A poucos dias de serem celebrados os 40 anos do Dia da Liberdade, vêmo-nos numa situação paradoxal: esta comemoração coincide precisamente com o momento da nossa história recente em que há menos liberdade e mais submissão mental.
A atitude de resignação que hoje experienciamos não tem paralelo nas últimas quatro décadas. A abulia política em que grande parte dos portugueses se encontra atinge contornos únicos e preocupantes. Traça de nós um retrato de fealdade cívica e de inépcia funcional. Não agimos nem reagimos. Aceitamos com docilidade a degradação das nossas vidas e a hipoteca do presente e do futuro. Somos um povo acabrunhado, doentiamente servil e imensamente crédulo. Anestesiamo-nos com o elogio cínico que enaltece a nossa capacidade de sofrimento e a nossa suposta responsabilidade, «qualidades» essenciais para a salvaguarda dos interesses do elogiante. De pena em pena, vamos ostentando um queixume inconsequente ou uma meia alegria insuflada não se sabe bem pelo quê. Prescindimos da liberdade de pensar e de empreender rupturas.

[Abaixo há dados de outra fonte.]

### config.mk
export PLATFORM = sky130hd
export DESIGN_NAME = add_sub_seq
export DESIGN_NICKNAME = d
export VERILOG_FILES = /design/src/rtl/add_sub_seq_pkg.sv /design/src/rtl/add_sub_seq_chunk.sv /design/src/rtl/add_sub_seq.sv
export SDC_FILE = /design/constraint.sdc
export NUM_CORES = 1
export LEC_CHECK = 0
export ABC_AREA = 0
export BUFFER_PORTS_ARGS = -buffer_cell sky130_fd_sc_hd__buf_2
export CORE_UTILIZATION = 58
export CTS_CLUSTER_DIAMETER = 40
export DETAILED_ROUTE_END_ITERATION = 6
export PLACE_DENSITY = 0.87
export SLEW_MARGIN = 20
export SYNTH_ARGS = -nofsm -noshare
export SYNTH_HDL_FRONTEND = slang
export SYNTH_SLANG_ARGS = --single-unit
### constraint.sdc
create_clock -name clk -period 10.22 [get_ports clk]
set_clock_uncertainty 0.05 [all_clocks]
set_input_delay 1.533 -clock clk [delete_from_list [all_inputs] [get_ports clk]]
set_output_delay 1.533 -clock clk [all_outputs]
set_load 0.05 [all_outputs]
==> src/rtl/ddr_cmd_scheduler_pkg.sv <==
// Shared DDR command scheduler types and default timing.
// Timing defaults are common with the per-bank TimingFSM.
package ddr_cmd_pkg;

  localparam int T_CL_DEF  = 17;
  localparam int T_RCD_DEF = 17;
  localparam int T_WR_DEF  = 14;
  localparam int T_RP_DEF  = 17;
  localparam int T_RFC_DEF = 34;
  localparam int TMR_W     = 8;

  typedef enum logic [3:0] {
    CMD_NOP,
    CMD_ACT,
    CMD_RD,
    CMD_RDA,
    CMD_WR,
    CMD_WRA,
    CMD_PR,
    CMD_PRA,
    CMD_REF
  } cmd_e;

  typedef enum logic [3:0] {
    S_IDLE,
    S_PRE,
    S_WAIT_RP,
    S_ACTV,
    S_WAIT_RCD,
    S_CAS,
    S_WAIT_CAS,
    S_WAIT_APRE,
    S_REF_PRA,
    S_WAIT_PRA,
    S_REFR,
    S_WAIT_RFC
  } sched_state_e;

endpackage

==> src/rtl/ddr_cmd_scheduler_if.sv <==
// Request handshake bundle between initiator and scheduler.
// One read/write request per valid/ready handshake.
interface ddr_cmd_scheduler_if #(
  parameter int BGW      = 2,
  parameter int BAWIDTH  = 2,
  parameter int ROWWIDTH = 16
);
  logic                req_valid;
  logic                req_ready;
  logic                req_write;
  logic                req_autopre;
  logic [BGW-1:0]      req_bg;
  logic [BAWIDTH-1:0]  req_ba;
  logic [ROWWIDTH-1:0] req_row;

  modport master (
    output req_valid, req_write, req_autopre,
    output req_bg, req_ba, req_row,
    input  req_ready
  );

  modport slave (
    input  req_valid, req_write, req_autopre,
    input  req_bg, req_ba, req_row,
    output req_ready
  );
endinterface

==> src/rtl/ddr_cmd_scheduler_open_row_table.sv <==
// Open-row table: per-bank {valid,row} with combinational lookup.
// Writes come only from the scheduler FSM.
module open_row_table
  import ddr_cmd_pkg::*;
#(
  parameter int IW       = 4,
  parameter int ROWWIDTH = 16
) (
  input  logic                clk,
  input  logic                reset_n,
  input  logic [IW-1:0]       lk_idx,
  input  logic [ROWWIDTH-1:0] lk_row,
  output logic                lk_hit,
  output logic                lk_miss,
  output logic                any_open,
  input  logic [IW-1:0]       wr_idx,
  input  logic                set_en,
  input  logic [ROWWIDTH-1:0] set_row,
  input  logic                clr_en,
  input  logic                clr_all
);
  localparam int N = 1 << IW;

  logic [N-1:0]        vld_q;
  logic [ROWWIDTH-1:0] row_q [N];

  always_ff @(posedge clk or negedge reset_n) begin
    if (!reset_n) begin
      vld_q <= '0;
      for (int i = 0; i < N; i++)
        row_q[i] <= '0;
    end else if (clr_all) begin
      vld_q <= '0;
    end else if (set_en) begin
      vld_q[wr_idx] <= 1'b1;
      row_q[wr_idx] <= set_row;
    end else if (clr_en) begin
      vld_q[wr_idx] <= 1'b0;
    end
  end

  always_comb begin
    lk_hit   = vld_q[lk_idx] && (row_q[lk_idx] == lk_row);
    lk_miss  = vld_q[lk_idx] && (row_q[lk_idx] != lk_row);
    any_open = |vld_q;
  end

endmodule

==> src/rtl/ddr_cmd_scheduler.sv <==
// DDR command scheduler: spaces ACT/RD/WR/PR/REF for the bank FSMs
// and tracks open rows so hits skip ACT and misses insert PR.
module ddr_cmd_scheduler
  import ddr_cmd_pkg::*;
#(
  parameter int BGWIDTH  = 2,
  parameter int BAWIDTH  = 2,
  parameter int ROWWIDTH = 16,
  parameter int T_CL     = T_CL_DEF,
  parameter int T_RCD    = T_RCD_DEF,
  parameter int T_WR     = T_WR_DEF,
  parameter int T_RP     = T_RP_DEF,
  parameter int T_RFC    = T_RFC_DEF,
  localparam int BGW     = (BGWIDTH == 0) ? 1 : BGWIDTH,
  localparam int IW      = BGWIDTH + BAWIDTH
) (
  input  logic                clk,
  input  logic                reset_n,
  ddr_cmd_scheduler_if.slave  rq,
  input  logic                ref_req,
  output logic                ref_ack,
  output logic                done,
  output logic                ACT,
  output logic                RD,
  output logic                RDA,
  output logic                WR,
  output logic                WRA,
  output logic                PR,
  output logic                PRA,
  output logic                REF,
  output logic [BGW-1:0]      bg,
  output logic [BAWIDTH-1:0]  ba,
  output logic [ROWWIDTH-1:0] row
);
  // Waits followed by an issue state load T-2 (the issue state adds
  // a cycle); terminal waits load T-1 so done/IDLE land exactly at T.
  localparam logic [TMR_W-1:0] LD_RP2  = TMR_W'(T_RP - 2);
  localparam logic [TMR_W-1:0] LD_RCD2 = TMR_W'(T_RCD - 2);
  localparam logic [TMR_W-1:0] LD_CL1  = TMR_W'(T_CL - 1);
  localparam logic [TMR_W-1:0] LD_WR1  = TMR_W'(T_WR - 1);
  localparam logic [TMR_W-1:0] LD_RP1  = TMR_W'(T_RP - 1);
  localparam logic [TMR_W-1:0] LD_RFC1 = TMR_W'(T_RFC - 1);

  sched_state_e        state_q, state_d;
  cmd_e                cmd_q, cmd_d;
  logic [TMR_W-1:0]    tmr_q, tmr_d;
  logic                done_q, done_d;
  logic                ack_q, ack_d;
  logic [BGW-1:0]      cbg_q, cbg_d;
  logic [BAWIDTH-1:0]  cba_q, cba_d;
  logic [ROWWIDTH-1:0] crow_q, crow_d;

  logic                wr_q, ap_q;
  logic [BGW-1:0]      bg_q;
  logic [BAWIDTH-1:0]  ba_q;
  logic [ROWWIDTH-1:0] row_q;

  logic                acc;
  logic                lk_hit, lk_miss, any_open;
  logic                set_en, clr_en, clr_all;
  logic [IW-1:0]       lk_idx, wr_idx;
  logic                tmr_zero;

  if (BGWIDTH == 0) begin : g_nobg
    assign lk_idx = rq.req_ba;
    assign wr_idx = ba_q;
  end else begin : g_bg
    assign lk_idx = {rq.req_bg, rq.req_ba};
    assign wr_idx = {bg_q, ba_q};
  end

  open_row_table #(
    .IW       (IW),
    .ROWWIDTH (ROWWIDTH)
  ) u_ort (
    .clk      (clk),
    .reset_n  (reset_n),
    .lk_idx   (lk_idx),
    .lk_row   (rq.req_row),
    .lk_hit   (lk_hit),
    .lk_miss  (lk_miss),
    .any_open (any_open),
    .wr_idx   (wr_idx),
    .set_en   (set_en),
    .set_row  (row_q),
    .clr_en   (clr_en),
    .clr_all  (clr_all)
  );

  assign rq.req_ready = (state_q == S_IDLE) && !ref_req;
  assign tmr_zero     = (tmr_q == '0);

  always_comb begin
    state_d = state_q;
    tmr_d   = tmr_zero ? '0 : tmr_q - 1'b1;
    cmd_d   = CMD_NOP;
    done_d  = 1'b0;
    ack_d   = 1'b0;
    cbg_d   = cbg_q;
    cba_d   = cba_q;
    crow_d  = crow_q;
    acc     = 1'b0;
    set_en  = 1'b0;
    clr_en  = 1'b0;
    clr_all = 1'b0;
    unique case (state_q)
      S_IDLE: begin
        if (ref_req) begin
          state_d = any_open ? S_REF_PRA : S_REFR;
        end else if (rq.req_valid) begin
          acc = 1'b1;
          unique case (1'b1)
            lk_hit:  state_d = S_CAS;
            lk_miss: state_d = S_PRE;
            default: state_d = S_ACTV;
          endcase
        end
      end
      S_PRE: begin
        cmd_d   = CMD_PR;
        cbg_d   = bg_q;
        cba_d   = ba_q;
        clr_en  = 1'b1;
        tmr_d   = LD_RP2;
        state_d = S_WAIT_RP;
      end
      S_WAIT_RP:
        if (tmr_zero) state_d = S_ACTV;
      S_ACTV: begin
        cmd_d   = CMD_ACT;
        cbg_d   = bg_q;
        cba_d   = ba_q;
        crow_d  = row_q;
        set_en  = 1'b1;
        tmr_d   = LD_RCD2;
        state_d = S_WAIT_RCD;
      end
      S_WAIT_RCD:
        if (tmr_zero) state_d = S_CAS;
      S_CAS: begin
        unique case ({wr_q, ap_q})
          2'b00:   cmd_d = CMD_RD;
          2'b01:   cmd_d = CMD_RDA;
          2'b10:   cmd_d = CMD_WR;
          default: cmd_d = CMD_WRA;
        endcase
        cbg_d   = bg_q;
        cba_d   = ba_q;
        tmr_d   = wr_q ? LD_WR1 : LD_CL1;
        state_d = S_WAIT_CAS;
      end
      S_WAIT_CAS:
        if (tmr_zero) begin
          if (ap_q) begin
            clr_en  = 1'b1;
            tmr_d   = LD_RP1;
            state_d = S_WAIT_APRE;
          end else begin
            done_d  = 1'b1;
            state_d = S_IDLE;
          end
        end
      S_WAIT_APRE:
        if (tmr_zero) begin
          done_d  = 1'b1;
          state_d = S_IDLE;
        end
      S_REF_PRA: begin
        cmd_d   = CMD_PRA;
        cbg_d   = '0;
        cba_d   = '0;
        clr_all = 1'b1;
        tmr_d   = LD_RP2;
        state_d = S_WAIT_PRA;
      end
      S_WAIT_PRA:
        if (tmr_zero) state_d = S_REFR;
      S_REFR: begin
        cmd_d   = CMD_REF;
        cbg_d   = '0;
        cba_d   = '0;
        ack_d   = 1'b1;
        tmr_d   = LD_RFC1;
        state_d = S_WAIT_RFC;
      end
      S_WAIT_RFC:
        if (tmr_zero) state_d = S_IDLE;
      default: state_d = S_IDLE;
    endcase
  end

  always_ff @(posedge clk or negedge reset_n) begin
    if (!reset_n) begin
      state_q <= S_IDLE;
      tmr_q   <= '0;
      cmd_q   <= CMD_NOP;
      done_q  <= 1'b0;
      ack_q   <= 1'b0;
      cbg_q   <= '0;
      cba_q   <= '0;
      crow_q  <= '0;
      wr_q    <= 1'b0;
      ap_q    <= 1'b0;
      bg_q    <= '0;
      ba_q    <= '0;
      row_q   <= '0;
    end else begin
      state_q <= state_d;
      tmr_q   <= tmr_d;
      cmd_q   <= cmd_d;
      done_q  <= done_d;
      ack_q   <= ack_d;
      cbg_q   <= cbg_d;
      cba_q   <= cba_d;
      crow_q  <= crow_d;
      if (acc) begin
        wr_q  <= rq.req_write;
        ap_q  <= rq.req_autopre;
        bg_q  <= rq.req_bg;
        ba_q  <= rq.req_ba;
        row_q <= rq.req_row;
      end
    end
  end

  assign ACT     = (cmd_q == CMD_ACT);
  assign RD      = (cmd_q == CMD_RD);
  assign RDA     = (cmd_q == CMD_RDA);
  assign WR      = (cmd_q == CMD_WR);
  assign WRA     = (cmd_q == CMD_WRA);
  assign PR      = (cmd_q == CMD_PR);
  assign PRA     = (cmd_q == CMD_PRA);
  assign REF     = (cmd_q == CMD_REF);
  assign ref_ack = ack_q;
  assign done    = done_q;
  assign bg      = (BGWIDTH == 0) ? '0 : cbg_q;
  assign ba      = cba_q;
  assign row     = crow_q;

endmodule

A nossa submissão mental é uma coisa terrível, que contrasta em absoluto com a coragem dos responsáveis pelo 25 de Abril de 1974. Somos devedores dessa coragem e somos maus pagadores. Queremos pagar prontamente, caninamente, humildemente a usura que está na base de parte da dívida designada de soberana, mas não pagamos a enorme dívida de gratidão que temos para com os capitães que derrubaram a ditadura. Pelo contrário, marginalizamo-los e maltratamo-los.
Andamos com os valores invertidos e de cabeça perdida.
Andamos com os valores invertidos e de cabeça perdida.